AVAILABLE DATA:

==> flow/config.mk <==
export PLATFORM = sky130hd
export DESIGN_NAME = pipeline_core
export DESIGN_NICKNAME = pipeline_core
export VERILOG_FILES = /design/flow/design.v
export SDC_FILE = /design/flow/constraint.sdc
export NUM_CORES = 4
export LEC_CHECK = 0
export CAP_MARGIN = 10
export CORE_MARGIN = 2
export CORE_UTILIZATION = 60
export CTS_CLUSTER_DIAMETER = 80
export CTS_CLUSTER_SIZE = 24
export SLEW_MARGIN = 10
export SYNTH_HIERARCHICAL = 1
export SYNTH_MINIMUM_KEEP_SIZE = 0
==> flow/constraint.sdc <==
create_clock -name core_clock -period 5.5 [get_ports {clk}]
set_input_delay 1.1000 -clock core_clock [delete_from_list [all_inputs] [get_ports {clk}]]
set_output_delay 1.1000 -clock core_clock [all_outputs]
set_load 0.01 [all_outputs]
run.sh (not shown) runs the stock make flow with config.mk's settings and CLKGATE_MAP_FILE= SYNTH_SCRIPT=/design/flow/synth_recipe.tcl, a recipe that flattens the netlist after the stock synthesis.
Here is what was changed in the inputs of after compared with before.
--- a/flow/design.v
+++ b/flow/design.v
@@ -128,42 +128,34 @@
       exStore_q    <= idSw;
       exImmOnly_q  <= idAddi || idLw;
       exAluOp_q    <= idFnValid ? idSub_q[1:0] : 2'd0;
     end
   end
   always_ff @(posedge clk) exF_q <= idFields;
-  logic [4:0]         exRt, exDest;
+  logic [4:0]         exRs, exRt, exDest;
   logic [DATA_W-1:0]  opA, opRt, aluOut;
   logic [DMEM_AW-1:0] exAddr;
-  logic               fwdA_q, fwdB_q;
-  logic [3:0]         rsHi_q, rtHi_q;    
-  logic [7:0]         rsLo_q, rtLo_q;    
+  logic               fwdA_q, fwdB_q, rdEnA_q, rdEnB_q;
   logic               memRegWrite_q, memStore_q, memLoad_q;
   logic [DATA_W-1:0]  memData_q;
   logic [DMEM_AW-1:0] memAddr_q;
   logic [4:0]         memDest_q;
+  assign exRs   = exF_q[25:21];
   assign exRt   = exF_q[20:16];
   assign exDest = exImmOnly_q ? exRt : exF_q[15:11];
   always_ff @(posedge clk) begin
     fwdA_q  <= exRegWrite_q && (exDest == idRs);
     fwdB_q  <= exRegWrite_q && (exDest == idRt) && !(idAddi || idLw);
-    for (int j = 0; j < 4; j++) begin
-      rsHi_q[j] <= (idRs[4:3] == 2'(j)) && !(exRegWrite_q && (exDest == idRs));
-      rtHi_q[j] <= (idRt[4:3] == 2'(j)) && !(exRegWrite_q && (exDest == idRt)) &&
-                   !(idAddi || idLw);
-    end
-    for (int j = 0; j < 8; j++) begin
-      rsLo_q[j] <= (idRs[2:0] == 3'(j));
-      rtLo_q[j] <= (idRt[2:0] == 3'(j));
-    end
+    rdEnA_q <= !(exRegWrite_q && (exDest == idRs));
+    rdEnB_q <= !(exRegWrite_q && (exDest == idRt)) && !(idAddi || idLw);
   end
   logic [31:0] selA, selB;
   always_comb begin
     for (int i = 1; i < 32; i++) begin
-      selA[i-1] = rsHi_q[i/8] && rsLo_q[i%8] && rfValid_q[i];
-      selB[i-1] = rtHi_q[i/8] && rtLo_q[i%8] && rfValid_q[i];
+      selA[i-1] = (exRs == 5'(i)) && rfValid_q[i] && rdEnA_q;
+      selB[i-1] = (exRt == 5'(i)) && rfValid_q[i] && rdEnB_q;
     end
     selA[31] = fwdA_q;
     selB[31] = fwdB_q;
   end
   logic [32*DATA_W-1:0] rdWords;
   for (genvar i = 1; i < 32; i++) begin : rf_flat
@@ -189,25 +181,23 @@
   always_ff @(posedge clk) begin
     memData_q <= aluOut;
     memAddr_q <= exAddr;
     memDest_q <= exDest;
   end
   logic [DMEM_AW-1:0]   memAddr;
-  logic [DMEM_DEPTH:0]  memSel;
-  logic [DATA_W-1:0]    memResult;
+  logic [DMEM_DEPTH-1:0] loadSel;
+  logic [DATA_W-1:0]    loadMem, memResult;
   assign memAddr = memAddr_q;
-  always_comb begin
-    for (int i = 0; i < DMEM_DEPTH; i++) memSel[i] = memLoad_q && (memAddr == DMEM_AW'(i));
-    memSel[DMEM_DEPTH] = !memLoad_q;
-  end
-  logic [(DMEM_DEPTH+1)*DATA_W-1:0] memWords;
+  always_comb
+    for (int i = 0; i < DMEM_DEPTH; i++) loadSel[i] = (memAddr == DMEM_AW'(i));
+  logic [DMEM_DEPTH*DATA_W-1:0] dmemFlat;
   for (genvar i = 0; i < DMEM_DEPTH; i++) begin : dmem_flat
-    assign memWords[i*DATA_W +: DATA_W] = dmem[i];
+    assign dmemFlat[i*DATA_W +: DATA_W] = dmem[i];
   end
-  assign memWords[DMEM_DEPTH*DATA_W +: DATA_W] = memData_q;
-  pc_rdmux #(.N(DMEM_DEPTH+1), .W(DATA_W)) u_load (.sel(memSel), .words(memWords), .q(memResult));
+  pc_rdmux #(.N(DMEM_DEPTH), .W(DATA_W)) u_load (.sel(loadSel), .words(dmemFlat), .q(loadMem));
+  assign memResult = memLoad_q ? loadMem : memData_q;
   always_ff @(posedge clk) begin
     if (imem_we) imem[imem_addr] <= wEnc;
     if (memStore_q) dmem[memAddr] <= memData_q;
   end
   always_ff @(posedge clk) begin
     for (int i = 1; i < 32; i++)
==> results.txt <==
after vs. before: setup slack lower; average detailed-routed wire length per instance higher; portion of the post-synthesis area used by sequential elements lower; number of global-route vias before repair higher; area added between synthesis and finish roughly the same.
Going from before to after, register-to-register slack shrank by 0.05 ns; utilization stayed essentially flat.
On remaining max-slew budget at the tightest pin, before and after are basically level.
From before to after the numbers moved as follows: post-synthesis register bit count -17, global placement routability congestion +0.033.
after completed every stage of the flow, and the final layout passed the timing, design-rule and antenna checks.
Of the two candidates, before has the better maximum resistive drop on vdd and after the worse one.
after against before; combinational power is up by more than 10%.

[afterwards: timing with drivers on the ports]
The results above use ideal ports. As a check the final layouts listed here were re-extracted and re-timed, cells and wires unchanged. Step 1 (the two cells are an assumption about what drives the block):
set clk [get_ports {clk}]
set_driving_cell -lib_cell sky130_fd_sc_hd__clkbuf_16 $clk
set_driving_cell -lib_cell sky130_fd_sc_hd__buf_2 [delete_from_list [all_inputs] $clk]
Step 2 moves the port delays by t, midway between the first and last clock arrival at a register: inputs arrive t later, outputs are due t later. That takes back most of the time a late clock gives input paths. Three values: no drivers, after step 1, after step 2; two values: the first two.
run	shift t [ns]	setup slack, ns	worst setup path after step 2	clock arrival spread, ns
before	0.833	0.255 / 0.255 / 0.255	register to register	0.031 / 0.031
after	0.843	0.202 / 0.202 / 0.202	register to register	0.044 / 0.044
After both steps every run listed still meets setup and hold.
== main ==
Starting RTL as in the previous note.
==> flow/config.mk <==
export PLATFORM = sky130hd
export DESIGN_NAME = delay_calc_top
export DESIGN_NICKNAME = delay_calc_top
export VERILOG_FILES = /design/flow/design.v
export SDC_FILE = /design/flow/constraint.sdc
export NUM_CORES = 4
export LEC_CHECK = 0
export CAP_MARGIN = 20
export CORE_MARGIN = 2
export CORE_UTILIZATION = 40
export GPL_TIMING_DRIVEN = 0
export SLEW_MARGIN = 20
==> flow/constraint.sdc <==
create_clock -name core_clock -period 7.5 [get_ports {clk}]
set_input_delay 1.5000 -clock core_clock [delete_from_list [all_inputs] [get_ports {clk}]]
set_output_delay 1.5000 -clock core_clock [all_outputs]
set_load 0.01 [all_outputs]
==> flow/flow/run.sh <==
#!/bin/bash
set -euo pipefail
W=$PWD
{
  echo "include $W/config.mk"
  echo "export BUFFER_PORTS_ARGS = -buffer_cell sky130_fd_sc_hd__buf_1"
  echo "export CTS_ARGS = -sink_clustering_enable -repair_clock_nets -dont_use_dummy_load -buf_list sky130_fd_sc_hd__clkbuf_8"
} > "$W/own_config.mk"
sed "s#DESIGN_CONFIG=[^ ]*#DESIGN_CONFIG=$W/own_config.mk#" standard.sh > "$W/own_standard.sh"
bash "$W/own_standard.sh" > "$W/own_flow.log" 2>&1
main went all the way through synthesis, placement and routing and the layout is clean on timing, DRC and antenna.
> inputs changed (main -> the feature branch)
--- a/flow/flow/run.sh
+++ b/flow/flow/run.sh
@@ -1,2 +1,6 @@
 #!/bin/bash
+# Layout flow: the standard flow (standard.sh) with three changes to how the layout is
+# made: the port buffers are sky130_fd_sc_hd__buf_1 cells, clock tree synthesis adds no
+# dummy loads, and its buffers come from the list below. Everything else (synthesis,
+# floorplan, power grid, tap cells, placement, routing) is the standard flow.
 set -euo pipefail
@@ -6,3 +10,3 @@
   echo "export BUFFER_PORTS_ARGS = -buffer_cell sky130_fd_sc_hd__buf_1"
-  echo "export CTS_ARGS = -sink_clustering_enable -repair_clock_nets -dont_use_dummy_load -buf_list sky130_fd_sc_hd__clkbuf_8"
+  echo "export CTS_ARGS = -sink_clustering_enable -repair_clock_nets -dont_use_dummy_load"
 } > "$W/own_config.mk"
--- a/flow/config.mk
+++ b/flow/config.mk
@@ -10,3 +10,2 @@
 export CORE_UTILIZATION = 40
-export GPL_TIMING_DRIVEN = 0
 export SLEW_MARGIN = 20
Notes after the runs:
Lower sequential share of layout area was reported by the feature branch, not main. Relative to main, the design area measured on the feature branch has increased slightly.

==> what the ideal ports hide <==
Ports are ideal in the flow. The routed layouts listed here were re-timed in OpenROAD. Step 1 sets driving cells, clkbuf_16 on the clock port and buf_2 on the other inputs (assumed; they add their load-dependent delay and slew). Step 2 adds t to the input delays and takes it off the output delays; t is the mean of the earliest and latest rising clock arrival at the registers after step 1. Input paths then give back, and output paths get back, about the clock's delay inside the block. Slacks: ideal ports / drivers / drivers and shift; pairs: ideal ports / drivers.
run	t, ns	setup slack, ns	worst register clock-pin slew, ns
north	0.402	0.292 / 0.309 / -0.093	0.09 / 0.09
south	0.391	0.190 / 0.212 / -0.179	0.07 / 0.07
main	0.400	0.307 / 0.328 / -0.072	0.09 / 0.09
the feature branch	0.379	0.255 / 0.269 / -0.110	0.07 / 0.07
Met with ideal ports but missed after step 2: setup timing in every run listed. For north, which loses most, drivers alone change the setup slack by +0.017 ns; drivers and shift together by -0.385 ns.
Context: an optimization exercise on an open-source flow, tuned for small area, a short achievable clock period and few clock cycles. The choices shown serve that exercise and are no tape-out recipe.
The RTL was checked by simulation tests, not by an equivalence proof against the original design.
Power is estimated from default activity; no workload was simulated.

`constraint.sdc`:
```
create_clock -name core_clock -period 12.0 [get_ports {clk}]
set_input_delay 2.4000 -clock core_clock [delete_from_list [all_inputs] [get_ports {clk}]]
set_output_delay 2.4000 -clock core_clock [all_outputs]
set_load 0.01 [all_outputs]
```
`run.sh`:
```
#!/bin/bash
# synth_recipe.tcl (not shown) runs the flow's synth.tcl, then flattens the netlist and writes it again
# the make line also repeats each setting of config.mk as NAME=value (left out here)
make -C /OpenROAD-flow-scripts/flow DESIGN_CONFIG=/design/flow/config.mk WORK_HOME=/design/flow/orfs CLKGATE_MAP_FILE= SYNTH_SCRIPT=/design/flow/synth_recipe.tcl finish
```
This design comes from an exercise in tuning for small area and a short achievable clock period on the open sky130 flow, not from production work. At most, simulation tests tie the RTL to the original design; equivalence was not proved. Power and IR drop assume default switching activity.

build 64:
## systolic_array
module systolic_array (
    input  logic           clk,
    input  logic           rst,
    input  logic [31:0]    a_lanes,
    input  logic [31:0]    b_lanes,
    output logic [255:0]   c,
    output logic           done
);
Settings: LEC_CHECK=0, CAP_MARGIN=20, CORE_MARGIN=2, CORE_UTILIZATION=40, SETUP_SLACK_MARGIN=3.0, SLEW_MARGIN=20; clock period 5.5 ns.
standard.sh (not shown) runs the stock make flow with config.mk's settings and CLKGATE_MAP_FILE= SYNTH_SCRIPT=/design/flow/synth_recipe.tcl, a recipe that flattens the netlist after the stock synthesis.
==> flow/flow/run.sh <==
#!/bin/bash
# The standard layout (standard.sh, unchanged synthesis and steps), except
# that the port buffers are plain buffers instead of the delay buffers
# buffer_ports picks by default. make's full output goes to standard_make.log.
set -euo pipefail
export BUFFER_PORTS_ARGS="-buffer_cell sky130_fd_sc_hd__buf_1"
bash standard.sh > standard_make.log 2>&1
Build 64: full flow OK, the timing, design-rule and antenna checks passed
Input-level comparison between build 21 and build 64:
Settings: a change of CORE_UTILIZATION from 40 to 60; an added PLACE_DENSITY of 0.75; a change of SETUP_SLACK_MARGIN from 3.0 to 2.9; an added CTS_CLUSTER_SIZE of 22; an added CTS_CLUSTER_DIAMETER of 120.
==> comparison <==
Of build 64 and build 21, the run reporting the lower clock share of power was build 21. Of build 64 and build 21, build 21 shows the lower initial antenna violation count, with build 64 above it. Re sequential cell count: no difference whatsoever between build 64 and build 21. met3 capacity usage during global routing, build 64 and build 21, higher one = build 21. When the final numbers for build 64 and build 21 were put side by side, the number of CTS-inserted buffers turned out to be greater in build 64.
Edits applied to the flow inputs when going from build 21 to build 45:
Settings: a change of SETUP_SLACK_MARGIN from 2.9 to 2.6.
==> flow/run.sh (new file) <==
#!/bin/bash
# synth_recipe.tcl (not shown) runs the flow's synth.tcl, then flattens the netlist and writes it again
# the make line also repeats each setting of config.mk as NAME=value (left out here)
make -C /OpenROAD-flow-scripts/flow DESIGN_CONFIG=/design/flow/config.mk WORK_HOME=/design/flow/orfs CLKGATE_MAP_FILE= SYNTH_SCRIPT=/design/flow/synth_recipe.tcl finish
removed: flow/flow/run.sh
removed: flow/standard.sh
Notes after the runs:
Looking only at final-layout non-clock buffer area share, and setting everything else aside, the lower value of build 45 and build 21 goes to build 21.
Compared build 45 vs build 21, and relative max-transition margin is up in build 45.
Hold slack (build 45 over build 21): increase, 0.020 ns
In build 45 the non-filler instance count after layout turned out 63 lower than in build 21.
Relative to build 21, final critical-path share of the clock period has increased by 6.5 points in build 45.
[inputs] build 92 vs build 45
Settings: a change of SETUP_SLACK_MARGIN from 2.6 to 2.8; a change of CORE_UTILIZATION from 60 to 40; a deleted PLACE_DENSITY that had been 0.75.
==> flow/flow/run.sh (new file) <==
#!/bin/bash
# The standard layout (standard.sh, unchanged synthesis and steps), except
# that the port buffers are plain buffers instead of the delay buffers
# buffer_ports picks by default. make's full output goes to standard_make.log.
set -euo pipefail
export BUFFER_PORTS_ARGS="-buffer_cell sky130_fd_sc_hd__buf_1"
bash standard.sh > standard_make.log 2>&1
==> flow/standard.sh (new file) <==
#!/bin/bash
# synth_recipe.tcl (not shown) runs the flow's synth.tcl, then flattens the netlist and writes it again
# the make line also repeats each setting of config.mk as NAME=value (left out here)
make -C /OpenROAD-flow-scripts/flow DESIGN_CONFIG=/design/flow/config.mk WORK_HOME=/design/flow/orfs CLKGATE_MAP_FILE= SYNTH_SCRIPT=/design/flow/synth_recipe.tcl "${@:-finish}"
removed: flow/run.sh
Notes after the runs:
- What build 92 reported for power per unit of standard cell area has to be multiplied by 1.05 to get the figure for build 45.
- Compared to build 45, build 92 has part of the total power dissipated in the clock network 2.8 points higher.
- Delta (build 92 minus build 45): share of the cycle needed by the critical path after routing went down, width of the die climbed 22%, die outline area has increased, non-clock buffer count went up by about 10%.
- Number of clock buffers in the layout came out higher on build 92 than on build 45.
For build 34, these inputs were changed with respect to build 92:
Settings: CORE_UTILIZATION changed from 40 to 60; CAP_MARGIN changed from 20 to 5; PLACE_DENSITY newly set to 0.75; SLEW_MARGIN changed from 20 to 5; SETUP_SLACK_MARGIN changed from 2.8 to 2.9.
[summary]
Build 92 ended up with u_ctrl.shift$_DFF_P_ as its timing startpoint of the critical path; build 34 ended up with u_ctrl.keep$_DFF_P_.
Compared with build 92, in build 34 net total in the final layout shows an increase of 0.57%; portion of the clock cycle consumed by the worst path in the final layout lower; setup slack increased by 0.069 ns relative to the old numbers; leakage component of the power went up by 0.50%.
Measured against each other, build 92 and build 34 differ in via count of the first global-routing pass, the higher figure coming from build 34.

* * *

Starting RTL as in the previous note.
==> flow/config.mk <==
export PLATFORM = sky130hd
export DESIGN_NAME = systolic_array
export DESIGN_NICKNAME = systolic_array
export VERILOG_FILES = /design/flow/design.v
export SDC_FILE = /design/flow/constraint.sdc
export NUM_CORES = 4
export LEC_CHECK = 0
export CAP_MARGIN = 20
export CORE_MARGIN = 2
export CORE_UTILIZATION = 40
export SETUP_SLACK_MARGIN = 3.3
export SLEW_MARGIN = 20
==> flow/constraint.sdc <==
create_clock -name core_clock -period 5.5 [get_ports {clk}]
set_input_delay 1.1000 -clock core_clock [delete_from_list [all_inputs] [get_ports {clk}]]
set_output_delay 1.1000 -clock core_clock [all_outputs]
set_load 0.01 [all_outputs]
==> flow/flow/run.sh <==
#!/bin/bash
# The standard layout (standard.sh, unchanged synthesis and steps), except
# that the port buffers are plain buffers instead of the delay buffers
# buffer_ports picks by default. make's full output goes to standard_make.log.
set -euo pipefail
export BUFFER_PORTS_ARGS="-buffer_cell sky130_fd_sc_hd__buf_1"
bash standard.sh > standard_make.log 2>&1
Change:
Settings changed: CORE_UTILIZATION 40 to 70, CTS_CLUSTER_DIAMETER from default to 120, CTS_CLUSTER_SIZE from default to 22, PLACE_DENSITY from default to 0.85, SETUP_SLACK_MARGIN 3.3 to 2.9.
Result:
- die area went down by 42%
- fmax went down by 10%
- sequential share of layout area went up by 6.8 points
- final cell count went down by 21%
Change:
Settings changed: CORE_UTILIZATION 70 to 60, GPL_ROUTABILITY_DRIVEN from default to 0, PLACE_DENSITY 0.85 to 0.75.
What happened: Sequential cell count stays the same; global-route usage drops by 6.7 points; synthesized area does not change; die area climbs by 16%.
Change:
Settings changed: CORE_UTILIZATION 60 to 40, CTS_CLUSTER_DIAMETER 120 to default, CTS_CLUSTER_SIZE 22 to default, GPL_ROUTABILITY_DRIVEN 0 to default, PLACE_DENSITY 0.75 to default, SETUP_SLACK_MARGIN 2.9 to 2.6.
=> The changed run ran to the end with no violations; cell area went up by 2.2%; clock power went up by 96%; die area went up by 49%; worst setup slack is worse by 0.16 ns.
Change:
Settings changed: CORE_UTILIZATION 40 to 60, CTS_CLUSTER_DIAMETER from default to 120, CTS_CLUSTER_SIZE from default to 22, PLACE_DENSITY from default to 0.75, SETUP_SLACK_MARGIN 2.6 to 2.9, TNS_END_PERCENT from default to 5.
Outcome: Hold slack is worse by 0.0055 ns; die area goes down by 33%; design area is lower by 3.0%; critical path depth is unchanged; power is lower by 13%; clock skew climbs by 0.020 ns; sequential power stays flat.
Change:
Settings changed: CORE_UTILIZATION 60 to 40, CTS_CLUSTER_DIAMETER 120 to default, CTS_CLUSTER_SIZE 22 to default, PLACE_DENSITY 0.75 to default, SETUP_SLACK_MARGIN 2.9 to 2.8, TNS_END_PERCENT 5 to default.
=> Worst setup slack is about the same; die area is higher by 49%; worst hold slack hardly moves; fmax barely changes; wire length went up by 1.7%; sequential share of layout area is lower by 1.5 points; synthesized area stays the same; critical path depth came out higher by 1; global-route usage shrinks by 11 points; cell area climbs by 4.9%.

* * *

== JK ==
Starting RTL as in the previous note.
Settings: LEC_CHECK=0, CAP_MARGIN=20, CORE_MARGIN=2, CORE_UTILIZATION=40, CTS_BUF_LIST=sky130_fd_sc_hd__clkbuf_8, CTS_CLUSTER_SIZE=24, SETUP_SLACK_MARGIN=3.0, SLEW_MARGIN=20; clock period 5.5 ns.
Scripts as last shown in full above: flow/flow/run.sh
> inputs changed (JK -> MS)
Settings: CTS_BUF_LIST: sky130_fd_sc_hd__clkbuf_8 -> sky130_fd_sc_hd__clkbuf_4 sky130_fd_sc_hd__clkbuf_8; CTS_CLUSTER_SIZE: 24 -> 16.
## What came out
- Looking at JK and MS, the met1 track demand over resource in global routing is a wash.
- Ratio of final minimum period to clock period was lower in JK than in MS.
- From JK to MS the numbers moved as follows: synthesis-to-finish area growth now larger, die area comparable, share of total power in combinational logic now smaller.
- In the tables for JK and MS, post-layout total power reads lower with JK.
- In terms of combinational power, JK and MS differ only marginally.
- Delta (MS minus JK): post-synthesis compound-gate area fraction stayed essentially flat, design area stayed essentially flat.
- End point of the critical path: g_row[0].g_col[2].u_cell.acc[7] -> JK, g_row[1].g_col[2].u_cell.acc[7] -> MS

DIRECTIONS: Filter the entries down to the lines that hold "assign". Copy those lines.

FINAL ANSWER:
+  assign exRs   = exF_q[25:21];
   assign exRt   = exF_q[20:16];
   assign exDest = exImmOnly_q ? exRt : exF_q[15:11];
   assign memAddr = memAddr_q;
-    assign memWords[i*DATA_W +: DATA_W] = dmem[i];
+    assign dmemFlat[i*DATA_W +: DATA_W] = dmem[i];
-  assign memWords[DMEM_DEPTH*DATA_W +: DATA_W] = memData_q;
+  assign memResult = memLoad_q ? loadMem : memData_q;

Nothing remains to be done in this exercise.